21 actions: 20 PTX transforms + stop. Transforms include vectorize loads/stores, cache hints (cs/cg/ca/cv), store cache hints (cs/wt/wb), register budget limits (32/64/128/255), instruction reorder (critical_path/interleave/loads_first/stores_last), prefetch, and split vector loads.
Files
checkpoint_best.pt # Best checkpoint (epoch 250, -29.2% mean)
checkpoint_latest.pt # Final checkpoint (epoch 500)
inference.py # Self-contained inference script
training_result.json # Per-kernel results (64 gemm_tile kernels)
bc_stats.json # Behavior cloning warm-start statistics
measure_triton_results.json # Triton kernel measurement results (33 kernels)
Inference
Requirements
pip install torch
No GPU required for inference (model runs on CPU).

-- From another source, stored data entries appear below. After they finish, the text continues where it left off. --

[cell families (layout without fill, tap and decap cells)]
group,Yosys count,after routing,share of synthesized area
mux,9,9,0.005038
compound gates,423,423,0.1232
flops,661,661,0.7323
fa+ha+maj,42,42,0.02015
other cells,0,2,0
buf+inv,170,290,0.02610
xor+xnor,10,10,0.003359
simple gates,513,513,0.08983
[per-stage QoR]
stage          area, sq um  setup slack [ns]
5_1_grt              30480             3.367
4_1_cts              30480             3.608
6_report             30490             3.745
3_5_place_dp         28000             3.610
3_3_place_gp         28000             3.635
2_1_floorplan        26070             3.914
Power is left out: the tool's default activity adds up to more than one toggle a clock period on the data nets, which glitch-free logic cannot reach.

GPU only needed for actually applying transforms and measuring cycles.
Quick Start
import torch
from inference import load_model, predict_transforms
# Load model
model = load_model("checkpoint_best.pt")
# Predict transforms for a PTX kernel
with open("your_kernel.ptx") as f:
ptx = f.read()
actions = predict_transforms(model, ptx)
# -> ['maxnreg_128', 'vec_ld', 'vec_st']
Command Line
# Demo with synthetic features
python inference.py --checkpoint checkpoint_best.pt
# Run on a PTX file
python inference.py --checkpoint checkpoint_best.pt --ptx path/to/kernel.ptx
Programmatic Usage
import torch
from inference import TransformPolicy, extract_features_from_ptx, get_action_mask, get_action_history, ACTION_NAMES
# Load
model = TransformPolicy(hidden=128)
ckpt = torch.load("checkpoint_best.pt", map_location="cpu", weights_only=False)

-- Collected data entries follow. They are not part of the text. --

==> src/sv/assert_macros.svh <==
// Assertion macros shared by the SHA-1 digest RTL.
// No dependencies; taken in by `include where checks are written.
`ifndef ASSERT_MACROS_SVH
`define ASSERT_MACROS_SVH

// Implication checked in the same cycle, masked while in reset.
`define SHA1MD_ASSERT(lbl, clk, rstn, cond, prop) \
    lbl: assert property (@(posedge clk) disable iff (!rstn) (cond) |-> (prop)) \
        else $error("sha1md check failed");

// Implication checked in the next cycle, masked while in reset.
`define SHA1MD_ASSERT_NEXT(lbl, clk, rstn, cond, prop) \
    lbl: assert property (@(posedge clk) disable iff (!rstn) (cond) |=> (prop)) \
        else $error("sha1md check failed");

`endif

==> src/sv/sha1md_pkg.sv <==
// Shared types and constants for the SHA-1 digest block.
// No dependencies; used by sha1md_sched_mem, sha1md_round and the top level.
`default_nettype none

package sha1md_pkg;

    localparam int LENGTH_COUNTER_BITS_DEF = 61;

    localparam int MEM_DEPTH  = 16;
    localparam int MEM_ADDR_W = $clog2(MEM_DEPTH);
    localparam int ROUNDS     = 80;
    localparam int ROUND_W    = 7;
    localparam int DIGEST_WORDS = 5;

    localparam logic [31:0] H0_INIT = 32'h67452301;
    localparam logic [31:0] H1_INIT = 32'hEFCDAB89;
    localparam logic [31:0] H2_INIT = 32'h98BADCFE;
    localparam logic [31:0] H3_INIT = 32'h10325476;
    localparam logic [31:0] H4_INIT = 32'hC3D2E1F0;

    localparam logic [31:0] K_00_19 = 32'h5A827999;
    localparam logic [31:0] K_20_39 = 32'h6ED9EBA1;
    localparam logic [31:0] K_40_59 = 32'h8F1BBCDC;
    localparam logic [31:0] K_60_79 = 32'hCA62C1D6;

    localparam logic [7:0] PAD_MARK = 8'h80;

    // working variables a..e
    typedef struct packed {
        logic [31:0] a;
        logic [31:0] b;
        logic [31:0] c;
        logic [31:0] d;
        logic [31:0] e;
    } vars_t;

    // one write and two read addresses per cycle
    typedef struct packed {
        logic                  we;
        logic [MEM_ADDR_W-1:0] waddr;
        logic [31:0]           wdata;
        logic [MEM_ADDR_W-1:0] raddr0;
        logic [MEM_ADDR_W-1:0] raddr1;
    } mem_req_t;

endpackage

`default_nettype wire

==> src/sv/sha1md_sched_mem.sv <==
// Block buffer and message schedule ring: 16 x 32 synchronous RAM.
// One write port, two registered read ports. Depends on sha1md_pkg.
`default_nettype none

module sha1md_sched_mem (
    input  wire logic                aclk,
    input  wire sha1md_pkg::mem_req_t req,
    output logic [31:0]              rdata0,
    output logic [31:0]              rdata1
);

    logic [31:0] mem [sha1md_pkg::MEM_DEPTH];

    always_ff @(posedge aclk) begin
        if (req.we) begin
            mem[req.waddr] <= req.wdata;
        end
        rdata0 <= mem[req.raddr0];
        rdata1 <= mem[req.raddr1];
    end

endmodule

`default_nettype wire

==> src/sv/sha1md_round.sv <==
// One SHA-1 round: selects f and K by round number, forms the new a..e.
// Depends on sha1md_pkg.
`default_nettype none

module sha1md_round (
    input  wire sha1md_pkg::vars_t           vars_in,
    input  wire logic [31:0]                 w_in,
    input  wire logic [sha1md_pkg::ROUND_W-1:0] rnd_in,
    output sha1md_pkg::vars_t                vars_out
);

    logic [31:0] f_val;
    logic [31:0] k_val;
    logic [31:0] a_rot;

    always_comb begin
        priority if (rnd_in < sha1md_pkg::ROUND_W'(20)) begin
            f_val = (vars_in.b & vars_in.c) | (~vars_in.b & vars_in.d);
            k_val = sha1md_pkg::K_00_19;
        end else if (rnd_in < sha1md_pkg::ROUND_W'(40)) begin
            f_val = vars_in.b ^ vars_in.c ^ vars_in.d;
            k_val = sha1md_pkg::K_20_39;
        end else if (rnd_in < sha1md_pkg::ROUND_W'(60)) begin
            f_val = (vars_in.b & vars_in.c) | (vars_in.b & vars_in.d)
                  | (vars_in.c & vars_in.d);
            k_val = sha1md_pkg::K_40_59;
        end else begin
            f_val = vars_in.b ^ vars_in.c ^ vars_in.d;
            k_val = sha1md_pkg::K_60_79;
        end
    end

    assign a_rot = {vars_in.a[26:0], vars_in.a[31:27]};

    always_comb begin
        vars_out.a = a_rot + f_val + vars_in.e + k_val + w_in;
        vars_out.b = vars_in.a;
        vars_out.c = {vars_in.b[1:0], vars_in.b[31:2]};
        vars_out.d = vars_in.c;
        vars_out.e = vars_in.d;
    end

endmodule

`default_nettype wire

==> src/sv/sha1md_top.sv <==
// SHA-1 message digest, one byte per input beat, digest as five word beats.
// Depends on sha1md_pkg, sha1md_sched_mem, sha1md_round, assert_macros.svh.
//
//  channel | dir | tdata              | tuser             | tlast
//  --------+-----+--------------------+-------------------+----------------
//  s_      | in  | [7:0] byte_value   | [0] byte_present  | end_of_message
//  m_      | out | [31:0] digest_word | [2:0] word_index  | last_word
//
// The 64th byte of a block starts a compression: 80 rounds, each spread over
// ST_RA and ST_RB since every round reads four schedule words through the two
// read ports of the block RAM, then a last ST_RA finishes the last round and
// ST_FOLD folds a..e into the chaining value. An end beat writes the padding
// words (after that compression if it carried the 64th byte), one RAM word
// per cycle (up to 16), then compresses once, or twice when the mark leaves
// fewer than 8 bytes for the length (a second padding pass of all 16 words
// comes before the second). s_tready is low for all of a compression, and
// from an end beat until the fifth digest beat is taken; m_ may stall freely.
// Synchronous active-low reset, no RAM clear.
`default_nettype none
`include "assert_macros.svh"

module sha1_message_digest_top #(
    parameter int LENGTH_COUNTER_BITS = sha1md_pkg::LENGTH_COUNTER_BITS_DEF
) (
    input  wire logic        aclk,
    input  wire logic        aresetn,
    // input beats
    input  wire logic        s_tvalid,
    output logic             s_tready,
    input  wire logic [7:0]  s_tdata,   // [7:0] byte_value
    input  wire logic        s_tuser,   // [0] byte_present
    input  wire logic        s_tlast,   // end_of_message
    // digest beats
    output logic             m_tvalid,
    input  wire logic        m_tready,
    output logic [31:0]      m_tdata,   // [31:0] digest_word
    output logic [2:0]       m_tuser,   // [2:0] word_index
    output logic             m_tlast    // last_word
);

    localparam int AW = sha1md_pkg::MEM_ADDR_W;
    localparam int RW = sha1md_pkg::ROUND_W;

    typedef enum logic [2:0] {
        ST_IDLE,
        ST_PAD,
        ST_RA,
        ST_RB,
        ST_FOLD,
        ST_OUT
    } state_t;

    // where to go once a compression has folded in
    typedef enum logic [1:0] {
        AFT_IDLE,
        AFT_PAD_NEW,
        AFT_PAD2,
        AFT_OUT
    } after_t;

    state_t                       state_reg;
    after_t                       after_reg;
    logic [LENGTH_COUNTER_BITS-1:0] cnt_reg;
    logic [23:0]                  acc_reg;
    logic [31:0]                  chain_reg [sha1md_pkg::DIGEST_WORDS];
    sha1md_pkg::vars_t            vars_reg;
    logic [RW-1:0]                rnd_reg;
    logic                         pend_reg;
    logic [31:0]                  x_reg;
    logic [5:0]                   pad_pos_reg;
    logic [AW-1:0]                pad_idx_reg;
    logic                         pad_second_reg;
    logic [2:0]                   oidx_reg;

    sha1md_pkg::mem_req_t         mem_req;
    logic [31:0]                  rd0;
    logic [31:0]                  rd1;
    sha1md_pkg::vars_t            vars_next;

    logic                         s_accept;
    logic [5:0]                   pos_in;
    logic [5:0]                   pos_after;
    logic [LENGTH_COUNTER_BITS-1:0] cnt_inc;
    logic [63:0]                  bit_len;
    logic [31:0]                  pad_head;
    logic [31:0]                  pad_word;
    logic                         len_here;
    logic [RW-1:0]                rnd_done;
    logic [31:0]                  w_sched;
    logic [31:0]                  w_mix;

    assign s_tready = (state_reg == ST_IDLE);
    assign s_accept = s_tvalid && s_tready;
    assign pos_in   = cnt_reg[5:0];
    assign cnt_inc  = cnt_reg + LENGTH_COUNTER_BITS'(1);
    assign pos_after = s_tuser ? cnt_inc[5:0] : cnt_reg[5:0];
    assign bit_len  = 64'(cnt_reg) << 3;

    // word holding the 0x80 mark: earlier lanes keep their bytes
    always_comb begin
        unique case (pad_pos_reg[1:0])
            2'd0: pad_head = {sha1md_pkg::PAD_MARK, 24'h0};
            2'd1: pad_head = {acc_reg[23:16], sha1md_pkg::PAD_MARK, 16'h0};
            2'd2: pad_head = {acc_reg[23:8], sha1md_pkg::PAD_MARK, 8'h0};
            default: pad_head = {acc_reg, sha1md_pkg::PAD_MARK};
        endcase
    end

    // length goes into this block unless the mark left under 8 bytes
    assign len_here = pad_second_reg || (pad_pos_reg < 6'd56);

    always_comb begin
        priority if (!pad_second_reg && pad_idx_reg == pad_pos_reg[5:2]) begin
            pad_word = pad_head;
        end else if (len_here && pad_idx_reg == AW'(14)) begin
            pad_word = bit_len[63:32];
        end else if (len_here && pad_idx_reg == AW'(15)) begin
            pad_word = bit_len[31:0];
        end else begin
            pad_word = 32'h0;
        end
    end

    // round completing in ST_RA is the one whose reads went out before
    assign rnd_done = rnd_reg - RW'(1);
    assign w_mix    = x_reg ^ rd0 ^ rd1;
    assign w_sched  = (rnd_done < RW'(sha1md_pkg::MEM_DEPTH)) ? rd1
                                                              : {w_mix[30:0], w_mix[31]};

    // RAM port: pair 1 is W[t-3], W[t-8]; pair 2 is W[t-14], W[t-16].
    // W[t] goes back to slot t while pair 1 of round t+1 is read; the slots
    // never coincide, and every word read was written at least a round ago.
    always_comb begin
        mem_req        = '0;
        mem_req.raddr0 = rnd_reg[AW-1:0] + AW'(sha1md_pkg::MEM_DEPTH - 3);
        mem_req.raddr1 = rnd_reg[AW-1:0] + AW'(sha1md_pkg::MEM_DEPTH - 8);
        unique case (state_reg)
            ST_IDLE: begin
                if (s_accept && s_tuser && pos_in[1:0] == 2'd3) begin
                    mem_req.we    = 1'b1;
                    mem_req.waddr = pos_in[5:2];
                    mem_req.wdata = {acc_reg, s_tdata};
                end
            end
            ST_PAD: begin
                mem_req.we    = 1'b1;
                mem_req.waddr = pad_idx_reg;
                mem_req.wdata = pad_word;
            end
            ST_RA: begin
                if (pend_reg) begin
                    mem_req.we    = 1'b1;
                    mem_req.waddr = rnd_done[AW-1:0];
                    mem_req.wdata = w_sched;
                end
            end
            ST_RB: begin
                mem_req.raddr0 = rnd_reg[AW-1:0] + AW'(sha1md_pkg::MEM_DEPTH - 14);
                mem_req.raddr1 = rnd_reg[AW-1:0];
            end
            default: begin
            end
        endcase
    end

    sha1md_sched_mem u_mem (
        .aclk   (aclk),
        .req    (mem_req),
        .rdata0 (rd0),
        .rdata1 (rd1)
    );

    sha1md_round u_round (
        .vars_in  (vars_reg),
        .w_in     (w_sched),
        .rnd_in   (rnd_done),
        .vars_out (vars_next)
    );

    always_ff @(posedge aclk) begin
        if (!aresetn) begin
            state_reg      <= ST_IDLE;
            after_reg      <= AFT_IDLE;
            cnt_reg        <= '0;
            chain_reg[0]   <= sha1md_pkg::H0_INIT;
            chain_reg[1]   <= sha1md_pkg::H1_INIT;
            chain_reg[2]   <= sha1md_pkg::H2_INIT;
            chain_reg[3]   <= sha1md_pkg::H3_INIT;
            chain_reg[4]   <= sha1md_pkg::H4_INIT;
            rnd_reg        <= '0;
            pend_reg       <= 1'b0;
            pad_pos_reg    <= '0;
            pad_idx_reg    <= '0;
            pad_second_reg <= 1'b0;
            oidx_reg       <= '0;
        end else begin
            unique case (state_reg)
                ST_IDLE: begin
                    if (s_accept) begin
                        if (s_tuser) begin
                            cnt_reg <= cnt_inc;
                            unique case (pos_in[1:0])
                                2'd0: acc_reg <= {s_tdata, 16'h0};
                                2'd1: acc_reg[15:8] <= s_tdata;
                                2'd2: acc_reg[7:0] <= s_tdata;
                                default: begin
                                end
                            endcase
                        end
                        if (s_tuser && pos_in == 6'd63) begin
                            vars_reg  <= {chain_reg[0], chain_reg[1], chain_reg[2],
                                          chain_reg[3], chain_reg[4]};
                            rnd_reg   <= '0;
                            pend_reg  <= 1'b0;
                            after_reg <= s_tlast ? AFT_PAD_NEW : AFT_IDLE;
                            state_reg <= ST_RA;
                        end else if (s_tlast) begin
                            pad_pos_reg    <= pos_after;
                            pad_idx_reg    <= pos_after[5:2];
                            pad_second_reg <= 1'b0;
                            state_reg      <= ST_PAD;
                        end
                    end
                end
                ST_PAD: begin
                    pad_idx_reg <= pad_idx_reg + AW'(1);
                    if (pad_idx_reg == AW'(sha1md_pkg::MEM_DEPTH - 1)) begin
                        vars_reg  <= {chain_reg[0], chain_reg[1], chain_reg[2],
                                      chain_reg[3], chain_reg[4]};
                        rnd_reg   <= '0;
                        pend_reg  <= 1'b0;
                        after_reg <= len_here ? AFT_OUT : AFT_PAD2;
                        state_reg <= ST_RA;
                    end
                end
                ST_RA: begin
                    if (pend_reg) begin
                        vars_reg <= vars_next;
                    end
                    if (rnd_reg == RW'(sha1md_pkg::ROUNDS)) begin
                        pend_reg  <= 1'b0;
                        state_reg <= ST_FOLD;
                    end else begin
                        state_reg <= ST_RB;
                    end
                end
                ST_RB: begin
                    x_reg     <= rd0 ^ rd1;
                    rnd_reg   <= rnd_reg + RW'(1);
                    pend_reg  <= 1'b1;
                    state_reg <= ST_RA;
                end
                ST_FOLD: begin
                    chain_reg[0] <= chain_reg[0] + vars_reg.a;
                    chain_reg[1] <= chain_reg[1] + vars_reg.b;
                    chain_reg[2] <= chain_reg[2] + vars_reg.c;
                    chain_reg[3] <= chain_reg[3] + vars_reg.d;
                    chain_reg[4] <= chain_reg[4] + vars_reg.e;
                    rnd_reg      <= '0;
                    unique case (after_reg)
                        AFT_IDLE: begin
                            state_reg <= ST_IDLE;
                        end
                        AFT_PAD_NEW: begin
                            // message ended on a block boundary
                            pad_pos_reg    <= '0;
                            pad_idx_reg    <= '0;
                            pad_second_reg <= 1'b0;
                            state_reg      <= ST_PAD;
                        end
                        AFT_PAD2: begin
                            pad_idx_reg    <= '0;
                            pad_second_reg <= 1'b1;
                            state_reg      <= ST_PAD;
                        end
                        default: begin
                            oidx_reg  <= '0;
                            state_reg <= ST_OUT;
                        end
                    endcase
                end
                default: begin
                    if (m_tready) begin
                        if (oidx_reg == 3'(sha1md_pkg::DIGEST_WORDS - 1)) begin
                            chain_reg[0] <= sha1md_pkg::H0_INIT;
                            chain_reg[1] <= sha1md_pkg::H1_INIT;
                            chain_reg[2] <= sha1md_pkg::H2_INIT;
                            chain_reg[3] <= sha1md_pkg::H3_INIT;
                            chain_reg[4] <= sha1md_pkg::H4_INIT;
                            cnt_reg      <= '0;
                            oidx_reg     <= '0;
                            state_reg    <= ST_IDLE;
                        end else begin
                            oidx_reg <= oidx_reg + 3'd1;
                        end
                    end
                end
            endcase
        end
    end

    assign m_tvalid = (state_reg == ST_OUT);
    assign m_tdata  = chain_reg[oidx_reg];
    assign m_tuser  = oidx_reg;
    assign m_tlast  = (oidx_reg == 3'(sha1md_pkg::DIGEST_WORDS - 1));

    // no input beat while the digest is being sent
    `SHA1MD_ASSERT(a_no_in_during_out, aclk, aresetn, m_tvalid, !s_tready)
    // schedule write never hits a slot being read in the same round cycle
    `SHA1MD_ASSERT(a_sched_no_clash, aclk, aresetn,
        state_reg == ST_RA && pend_reg && rnd_reg != RW'(sha1md_pkg::ROUNDS),
        mem_req.waddr != mem_req.raddr0 && mem_req.waddr != mem_req.raddr1)
    // after the last digest beat the block is back in its reset state
    `SHA1MD_ASSERT_NEXT(a_restart, aclk, aresetn, m_tvalid && m_tready && m_tlast,
        s_tready && cnt_reg == '0 && chain_reg[0] == sha1md_pkg::H0_INIT)
    // digest words are numbered 0 to 4 only
    `SHA1MD_ASSERT(a_word_index, aclk, aresetn, m_tvalid,
        m_tuser <= 3'(sha1md_pkg::DIGEST_WORDS - 1))

endmodule

`default_nettype wire

==> config.mk <==
export PLATFORM = sky130hd
export DESIGN_NAME = sha1_message_digest_top
export DESIGN_NICKNAME = d
export VERILOG_FILES = /design/src/sv/sha1md_pkg.sv /design/src/sv/sha1md_sched_mem.sv /design/src/sv/sha1md_round.sv /design/src/sv/sha1md_top.sv
export VERILOG_INCLUDE_DIRS = /design/src /design/src/sv
export SDC_FILE = /design/constraint.sdc
export NUM_CORES = 2
export LEC_CHECK = 0
export BUFFER_PORTS_ARGS = -buffer_cell sky130_fd_sc_hd__buf_2
export CAP_MARGIN = 25
export CORE_MARGIN = 4
export CORE_UTILIZATION = 50
export CTS_BUF_LIST = sky130_fd_sc_hd__clkbuf_2
export CTS_CLUSTER_DIAMETER = 40
export DETAILED_ROUTE_END_ITERATION = 12
export GPL_TIMING_DRIVEN = 1
export HOLD_SLACK_MARGIN = 0.08
export PLACE_DENSITY = 0.68
export SLEW_MARGIN = 20
export SYNTH_ARGS = -nofsm -noshare
export SYNTH_HDL_FRONTEND = slang
export SYNTH_SLANG_ARGS = --single-unit
==> constraint.sdc <==
create_clock -name aclk -period 13 [get_ports aclk]
set_input_delay 0 -clock aclk [delete_from_list [all_inputs] [get_ports aclk]]
set_output_delay 0 -clock aclk [all_outputs]
set_load 0.02 [all_outputs]
==> metrics.yaml <==
status: "complete, no violations"
route.detailed.drc: 0
synth_top_area_frac: 0.453
finalHoldViolCount: 0
use_met3: 0.0532
clock_latency_ps: 1680
syn-cell-area_sq_um: 58800
postRouteAntennaNets: 0
fin_skew_ps: 166
synth_top_flop_cell: "edfxtp_1"
htreeDepth: 5
die_area_sq_um: 123000
areaGrowthSynthToFinish_pct: 8.95
grt_pass1_vias: 40500
first_iter_violations: 4058
cts_buffer_depth: 4
dp_hpwl_mm: 110
rows: 125
endpoint_kind: "register"
top_usage_layer: "met2"
initial_utilization: 0.505
synth_seq_area_share: 0.506
min_period_over_period: 0.634
largest_reg_flops: 512
grt_max_degree: 161
syn_nets: 5009
viasPerCell: 6.21
antenna_found_initial: 3
rsz0062_at_grt: "no"
synthCells: 4658
setup_viol: 0
wl_mm: 168
path_clk_slew_ps: 110
worstSetupPathType: "register to register"
ir_drop_mv: 0.110
io_buffer_count: 51
yosys_warnings: 0
cts_resized: 0
grt_pass1_wl_mm: 251
vias: 41300
nets: 5268
start_kind: "register"
tightest_slew_ps: 1140
synth_area_per_cell_sq_um: 12.6
critical_path.max_fanout: 40
grt_overflow: 0
core_area_sq_um: 117000
cts_hold_buf: 50
wl_per_cell_microns: 25.3
worstPathArrival_ps: 9490
postCtsSetupBuffers: 0
grt_usage: 0.273
synth_edf_count: 888
synth_common_cells: "edfxtp_1 (888), nand2_1 (621), mux4_2 (320)"
yosys.cell_types.count: 93
period_needed_ps: 8240
use_met2: 0.441
hold_class: "input port to register"
dieHeight_microns: 351
boundaryPins: 52
place_congestion: 0.912
synth_top_area_cell: "edfxtp_1"
fp.dieW_microns: 351
ys_ff_latch: 1043
synth.most_common_cell: "edfxtp_1"
drt-pass1-iter-count: 6
synth_async_sr_flop_share: 0
clock-sinks: 1043
finalPower_uw: 9560
drv_slew: 0
relSlewSlack: 0.238
cts_tree: "yes"
ys_top_cells_by_area: "edfxtp_1 (45%), mux4_2 (12%), dfxtp_1 (5.3%)"
setup_tns_ps: 0
required_ps: 14250
p_per_area_nw_per_um2: 149
numCtsBuffers: 287
clock-root-buffer: "clkbuf_2"
max_cap_viol_count: 0
p_leak_uw: 0.0228
timing.fmax_mhz: 121
drive_above_1_share: 0.202
gr-usage-met1: 0.359
-- kinds of logic after synthesis --
family | count (synthesis) | share of synthesized area
xor+xnor | 261 | 0.0389
fa+ha+maj | 337 | 0.0866
compound gates | 848 | 0.0937
simple gates | 1328 | 0.103
mux | 449 | 0.146
flops | 1043 | 0.506
buf+inv | 392 | 0.0262
-- area by class of cell --
class                      instances  area (sq um)
fill                            9763         52400
sequential                      1043         29800
multi-input combinational       3223         27800
clock buffer                     426          2130
tap                             1524          1910
timing repair buffer             183          1430
inverter                         179           673
clock inverter                    62           377
antenna                            7          17.5
-- power breakdown --
group	switching (uW)	internal, uW
clock	1390	965
combinational	1910	1310
sequential	160	3830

model.load_state_dict(ckpt["policy"])
model.eval()
# Extract features from PTX
ptx_source = open("kernel.ptx").read()
features = extract_features_from_ptx(ptx_source)
# Predict step by step
applied = set()
for step in range(6):
feat_t = torch.tensor(features, dtype=torch.float32)
mask_t = torch.tensor(get_action_mask(applied), dtype=torch.float32)
hist_t = torch.tensor(get_action_history(applied), dtype=torch.float32)
action_id = model.get_greedy_action(feat_t, mask_t, hist_t)
action = ACTION_NAMES[action_id]
if action == "stop":
break
print(f"Step {step+1}: apply {action}")
applied.add(action)
Training Details
Algorithm: DA-GRPO
- BC warm-start (50 epochs): Clone greedy search trajectories. Best accuracy: 64.5%.
- GRPO training (450 epochs): Hardware-in-the-loop RL with SM clock() cycle measurement.
- Group size: 8 rollouts per kernel (1 anchor from reference policy + 7 with forced diverse first actions)
- Advantage: MC-GRPO (median baseline per kernel, global z-normalization)
- Reward: log(cycles_before / cycles_after) — outcome-only, terminal
- KL penalty: beta=0.01 against BC reference policy
- Clipped surrogate: epsilon=0.2
Action Space
20 PTX transforms organized into 5 conflict groups (only one per group):
- Cache hints (load): cs, cg, ca, cv
- Store cache hints: cs, wt, wb
- Register budget: maxnreg 32, 64, 128, 255
- Instruction reorder: critical_path, interleave, loads_first, stores_last
- Prefetch: L1, L2
- Vectorize: loads, stores (independent)
- Split: vector loads (independent)
Hardware
- NVIDIA L4 GPU (sm_89, Ada Lovelace)
- SM clock() cycle counter (1-cycle std dev, 200 samples per measurement)
- pip-installed CUDA 12.9 ptxas
Limitations
- Trained on gemm_tile kernels only (64 variants, m,n,k in {2,4,6,8})
- Mode collapse: 52/64 kernels get the same sequence (vec_st + vec_ld + maxnreg_128)
- MLP can't read PTX code — relies on 25 scalar features
- 3% measurement error rate from cudaErrorMisalignedAddress on gemm_tile(4,6,4)
- Reorder transforms deadlock on kernels with bar.sync barriers
References
- CuAsmRL (CGO 2025): PPO on SASS scheduling
- Dr. Kernel (2026): REINFORCE for Triton kernels
- DeepSeek-R1 (2025): GRPO algorithm
- MC-GRPO (2025): Median-centered baseline
License
Research prototype. Contact for usage terms.